Angular displacement around the Z axis was then plotted, where the start of a turn to the right was defined by a change from an increase to a decrease and the end by the change from a decrease to an increase. For the definition of a turn to the left, the situation was defined vice versa. The duration (horizontal component of the line) and magnitude (vertical component of the line) of each turn were determined between the start to end of the turn.

Turn direction was identified by integration of raw data from the gyroscope. A negative integration value was defined as a left turn and a positive integration as a right turn.

The turn metrics were duration, mean angular velocity and peak angular velocity (in degrees per second) of every turn22.

Only variables with a percentage of missing data lower than 5% were considered.

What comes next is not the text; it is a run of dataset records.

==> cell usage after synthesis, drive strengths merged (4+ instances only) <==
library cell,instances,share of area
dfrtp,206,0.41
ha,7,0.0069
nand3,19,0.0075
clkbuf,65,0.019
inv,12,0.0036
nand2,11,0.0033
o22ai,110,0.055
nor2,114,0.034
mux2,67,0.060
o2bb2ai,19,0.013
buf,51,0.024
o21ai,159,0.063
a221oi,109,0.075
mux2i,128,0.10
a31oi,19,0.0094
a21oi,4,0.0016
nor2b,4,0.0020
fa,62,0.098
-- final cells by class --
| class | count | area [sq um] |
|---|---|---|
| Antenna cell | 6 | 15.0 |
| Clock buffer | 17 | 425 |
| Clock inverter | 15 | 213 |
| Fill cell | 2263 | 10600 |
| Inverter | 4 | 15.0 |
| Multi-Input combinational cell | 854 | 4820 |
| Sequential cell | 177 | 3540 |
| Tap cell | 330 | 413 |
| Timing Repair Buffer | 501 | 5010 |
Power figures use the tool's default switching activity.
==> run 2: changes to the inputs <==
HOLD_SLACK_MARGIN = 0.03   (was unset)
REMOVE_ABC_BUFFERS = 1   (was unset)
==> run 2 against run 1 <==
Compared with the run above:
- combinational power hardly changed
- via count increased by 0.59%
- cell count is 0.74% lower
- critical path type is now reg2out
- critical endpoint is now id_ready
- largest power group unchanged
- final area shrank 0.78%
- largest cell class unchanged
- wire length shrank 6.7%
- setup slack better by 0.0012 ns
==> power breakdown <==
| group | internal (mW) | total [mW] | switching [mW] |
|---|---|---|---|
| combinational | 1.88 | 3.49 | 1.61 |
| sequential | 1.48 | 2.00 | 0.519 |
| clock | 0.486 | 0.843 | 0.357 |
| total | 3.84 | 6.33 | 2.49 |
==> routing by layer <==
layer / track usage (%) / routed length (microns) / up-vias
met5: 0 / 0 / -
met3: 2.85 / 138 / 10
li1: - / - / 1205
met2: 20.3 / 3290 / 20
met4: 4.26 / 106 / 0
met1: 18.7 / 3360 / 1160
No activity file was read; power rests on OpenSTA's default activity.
### src/rtl/invaders_formation.sv
// Alien formation state: alive mask, descent row and x position, marched on a
// programmable timebase while gameplay is PLAYING; shot hits clear alive bits.
module invaders_formation #(
    parameter int unsigned STEP_DIV   = 18_000_000,
    parameter int unsigned FAST_COUNT = 5,
    parameter int unsigned X_MIN      = 16,
    parameter int unsigned X_MAX      = 400,
    parameter int unsigned X_STEP     = 8
) (
    input  logic        clk_36MHz,
    input  logic        reset,
    input  logic [1:0]  gameplay,
    input  logic        hit_valid,
    input  logic [4:0]  hit_index,
    output logic [19:0] invaders_array,
    output logic [3:0]  invaders_line,
    output logic [9:0]  invaders_x,
    output logic        step_pulse,
    output logic        hit_ack
);

    localparam int unsigned CW = (STEP_DIV > 2) ? $clog2(STEP_DIV) : 1;
    localparam logic [CW-1:0] LAST_SLOW  = CW'(STEP_DIV - 1);
    localparam logic [CW-1:0] LAST_FAST  = CW'((STEP_DIV >> 1) - 1);
    localparam logic [10:0]   X_MAX_W    = 11'(X_MAX);
    localparam logic [10:0]   X_STEP_W   = 11'(X_STEP);
    localparam logic [10:0]   X_LEFT_LIM = 11'(X_MIN + X_STEP);
    localparam logic [1:0]    PLAYING    = 2'b00;

    typedef enum logic {
        DIR_RIGHT = 1'b0,
        DIR_LEFT  = 1'b1
    } dir_e;

    dir_e          dir_q, dir_d;
    logic [CW-1:0] cnt_q, cnt_d;
    logic [19:0]   array_q, array_d;
    logic [3:0]    line_q, line_d;
    logic [9:0]    x_q, x_d;
    logic          step_q, step_d;
    logic          ack_q, ack_d;

    logic [4:0]    alive_cnt;
    logic [CW-1:0] last_cnt;
    logic [19:0]   hit_mask;
    logic          step_fire;
    logic          hit_ok;
    logic          at_edge;

    // Period is chosen from the pre-hit mask so a same-cycle hit cannot
    // shorten the step that is already being evaluated.
    always_comb begin
        alive_cnt = '0;
        for (int unsigned i = 0; i < 20; i++) begin
            alive_cnt = alive_cnt + 5'(array_q[i]);
        end
        last_cnt = (32'(alive_cnt) <= FAST_COUNT) ? LAST_FAST : LAST_SLOW;
    end

    always_comb begin
        cnt_d     = cnt_q;
        dir_d     = dir_q;
        array_d   = array_q;
        line_d    = line_q;
        x_d       = x_q;
        step_d    = 1'b0;
        ack_d     = 1'b0;
        step_fire = 1'b0;
        at_edge   = 1'b0;
        hit_mask  = 20'(1) << hit_index;
        hit_ok    = hit_valid && (hit_index < 5'd20) && ((array_q & hit_mask) != '0);

        if (gameplay == PLAYING) begin
            // >= rather than == catches a period that shrank below the count.
            if (cnt_q >= last_cnt) begin
                cnt_d     = '0;
                step_fire = 1'b1;
            end else begin
                cnt_d = cnt_q + CW'(1);
            end

            if (step_fire) begin
                step_d = 1'b1;
                unique case (dir_q)
                    DIR_RIGHT: begin
                        at_edge = ({1'b0, x_q} + X_STEP_W) > X_MAX_W;
                        if (at_edge) dir_d = DIR_LEFT;
                        else         x_d   = x_q + X_STEP_W[9:0];
                    end
                    DIR_LEFT: begin
                        at_edge = {1'b0, x_q} < X_LEFT_LIM;
                        if (at_edge) dir_d = DIR_RIGHT;
                        else         x_d   = x_q - X_STEP_W[9:0];
                    end
                    default: ;
                endcase
                if (at_edge && (line_q != 4'd15)) begin
                    line_d = line_q + 4'd1;
                end
            end

            if (hit_ok) begin
                array_d = array_q & ~hit_mask;
                ack_d   = 1'b1;
            end
        end
    end

    always_ff @(posedge clk_36MHz or negedge reset) begin
        if (!reset) begin
            cnt_q   <= '0;
            dir_q   <= DIR_RIGHT;
            array_q <= '1;
            line_q  <= '0;
            x_q     <= 10'(X_MIN);
            step_q  <= 1'b0;
            ack_q   <= 1'b0;
        end else begin
            cnt_q   <= cnt_d;
            dir_q   <= dir_d;
            array_q <= array_d;
            line_q  <= line_d;
            x_q     <= x_d;
            step_q  <= step_d;
            ack_q   <= ack_d;
        end
    end

    assign invaders_array = array_q;
    assign invaders_line  = line_q;
    assign invaders_x     = x_q;
    assign step_pulse     = step_q;
    assign hit_ack        = ack_q;

endmodule

### config.mk
export PLATFORM = sky130hd
export DESIGN_NAME = invaders_formation
export DESIGN_NICKNAME = d
export VERILOG_FILES = /design/src/rtl/invaders_formation.sv
export SDC_FILE = /design/constraint.sdc
export NUM_CORES = 1
export LEC_CHECK = 0
export CAP_MARGIN = 10
export CORE_MARGIN = 2
export CORE_UTILIZATION = 35
export CTS_CLUSTER_SIZE = 25
export DETAILED_ROUTE_END_ITERATION = 16
export HOLD_SLACK_MARGIN = 0.08
export PLACE_DENSITY = 0.58
export SYNTH_ARGS = -nofsm -noshare
export SYNTH_HDL_FRONTEND = slang
export SYNTH_SLANG_ARGS = --single-unit
### constraint.sdc
create_clock -name clk_36MHz -period 5.85 [get_ports clk_36MHz]
set_clock_uncertainty 0.05 [all_clocks]
set_input_delay 0.8775 -clock clk_36MHz [delete_from_list [all_inputs] [get_ports clk_36MHz]]
set_output_delay 0.8775 -clock clk_36MHz [all_outputs]
set_load 0.02 [all_outputs]
======== After elaboration in Yosys (flattened, before gate mapping) ========
Index checks and enable logic that the tools add are counted.
Widths: inputs -> output; s select.
operators by class
  order comparisons ....................... 5
  eq/ne operators ......................... 3
  multipliers ............................. 0
  add/subtract/negate cells ............... 24
  shift-type cells ........................ 1
  bitwise logic cells ..................... 4
  divide/modulo/power cells ............... 0
  reductions and logical operators ........ 9
  mux-type cells .......................... 17
operators by type and width
  cell                   number
  $add 5x1->5            15
  $mux 25                2
  $and 20x20->20         2
  $add 25x1->25 const B  1
  $ge 25x25->1           1
  $mux 10                2
  $not 20->20            1
  $pmux 10 s2            1
  $reduce_bool 20->1     1
  $shl 1x5->20 const A   1
  $add 10x4->11 const B  1
  $gt 11x9->1 const B    1
  $add 10x4->10 const B  1
  $lt 10x5->1 const B    1
  $mux 1                 10
  $sub 10x4->10 const B  1
  $add 4x1->5            1
  $le 5x3->1 const B     1
  $lt 5x5->1 const B     1
  $add 3x1->4            1
  $add 4x1->4 const B    1
  $ne 2x2->1 const B     2
  $ne 4x4->1 const B     1
  $pmux 1 s2             2
  other kinds (8)        11
word-level totals
  bits in latches ......................... 0
  memory bits (read-only) ................. 0
  RAM bits ................................ 0
  output and inout bits ................... 36
  bits in registers ....................... 62
  memories ................................ 0
  word-level logic and storage cells ...... 70

======== Depth between registers and ports, before layout ========
  depth after elaboration ................. 28
  depth in mapped cells ................... 23

======== Worst setup path before layout ========
OpenSTA, ideal clock, no wires.
  kind .................................... reg2reg
  start ................................... reg array_q[5], in the netlist invaders_array[5]
  end ..................................... reg line_q[2], in the netlist invaders_line[2]
  path buffers ............................ 1
  required time ........................... 5675 ps
  clock period less this slack ............ 6572 ps
  data arrival time ....................... 6397 ps
  slack ................................... -722 ps
  cell stages (with the launch flop) ...... 24
  cells stage by stage .................... dfstp_2 -> inv_1 -> fa_1 -> inv_1 -> fa_1 -> fa_1 -> fa_1 -> inv_1 -> fa_1 -> inv_1 -> ha_1 -> fa_1 -> xor2_1 -> a211oi_1 -> and2_1 -> inv_1 -> ha_1 -> nand4_1 -> nor3b_1 -> nand2_1 -> o311ai_2 -> buf_2 -> nand4_1 -> mux2_4
on the way
  cells in the longest elaborated chain, start to end .. 21
ends and longest elaborated chain
  item                        RTL line  source
  start, declared             37        logic [19:0] array_q, array_d;
  start signal, assigned      121       array_q <= array_d;
  $add 5x1->5 (15 in series)  55        alive_cnt = alive_cnt + 5'(array_q[i]);
  $le 5x3->1                  57        last_cnt = (32'(alive_cnt) <= FAST_COUNT) ? LAST_FAST : LAST_SLOW;
  $mux 25                     57
  $ge 25x25->1                75        if (cnt_q >= last_cnt) begin
  $mux 1                      75
  $mux 1                      73        if (gameplay == PLAYING) begin
  $reduce_and 3->1 (no line)  n/a
  end signal, assigned        122       line_q <= line_d;
  end, declared               38        logic [3:0] line_q, line_d;
No other way between the ends. The select of a mux whose other input is x is not followed.
A chain may end at the register's enable or synchronous reset.

======== Worst setup path in the final report ========
Ends and elaborated chain as after synthesis.
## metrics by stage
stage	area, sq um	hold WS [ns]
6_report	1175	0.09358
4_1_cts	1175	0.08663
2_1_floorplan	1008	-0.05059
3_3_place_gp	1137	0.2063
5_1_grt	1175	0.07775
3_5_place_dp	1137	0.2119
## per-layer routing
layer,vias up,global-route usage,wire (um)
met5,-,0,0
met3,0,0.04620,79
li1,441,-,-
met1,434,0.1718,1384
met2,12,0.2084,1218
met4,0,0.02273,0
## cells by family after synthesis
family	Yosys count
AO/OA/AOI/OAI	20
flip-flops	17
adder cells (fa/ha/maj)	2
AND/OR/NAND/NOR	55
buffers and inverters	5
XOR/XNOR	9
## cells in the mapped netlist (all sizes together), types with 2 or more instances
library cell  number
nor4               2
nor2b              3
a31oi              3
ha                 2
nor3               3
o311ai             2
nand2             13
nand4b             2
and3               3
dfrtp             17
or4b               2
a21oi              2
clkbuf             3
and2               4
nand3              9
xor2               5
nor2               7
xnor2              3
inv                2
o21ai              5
==> config.mk <==
export PLATFORM = sky130hd
export DESIGN_NAME = fifo_async_reader_flat
export DESIGN_NICKNAME = d
export VERILOG_FILES = /design/src/rtl/fifo_async_reader_if.sv /design/src/rtl/fifo_async_reader.sv /design/src/flat_wrapper.sv
export SDC_FILE = /design/constraint.sdc
export NUM_CORES = 1
export LEC_CHECK = 0
export CAP_MARGIN = 20
export CORE_MARGIN = 5
export CORE_UTILIZATION = 36
export DETAILED_ROUTE_END_ITERATION = 7
export HOLD_SLACK_MARGIN = 0.12
export PLACE_DENSITY = 0.74
export REMOVE_ABC_BUFFERS = 1
export SYNTH_ARGS = -nofsm -noshare
export SYNTH_HDL_FRONTEND = slang
export SYNTH_SLANG_ARGS = --single-unit
export TNS_END_PERCENT = 50
==> constraint.sdc <==
create_clock -name r_clk -period 1.9 [get_ports r_clk]
set_input_delay 0.285 -clock r_clk [delete_from_list [all_inputs] [get_ports r_clk]]
set_output_delay 0.285 -clock r_clk [all_outputs]
set_load 0.01 [all_outputs]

Outliers were defined by a value higher or lower than 3 standard deviations of the disease-specific group and were excluded from the analyses.

The percentage of variation in fast speed in comparison to normal speed was calculated as follows for mean and peak angular velocities: % variation= fast velocity- normal velocity/normal velocity.

Statistical analyses

Differences in demographic and clinical parameters between participants with iRBD, PD and controls were checked for their normality distribution with Shapiro–Wilk test and assessed with parametric ANOVA for continuous variables and chi-square test for categorical variables. Accordingly, either parametric or non-parametric univariate analysis were used for between-group analyses, adjusting for age and sex. Similar to Van Uem et al.8, mean values from the clockwise and counterclockwise turns were used. Between-group differences from the turning parameters were calculated using ANCOVA adjusting for age and sex. Bonferroni correction was applied to the post-hoc pairwise comparisons.

All analyses were 2-tailed, and p < 0.05 considered as statistically significant. For the analyses of digital parameters, a multiple comparison adjustment was adopted and statistical significance was set to p < 0.006. Statistical analyses were performed using IBM SPSS statistics version 26.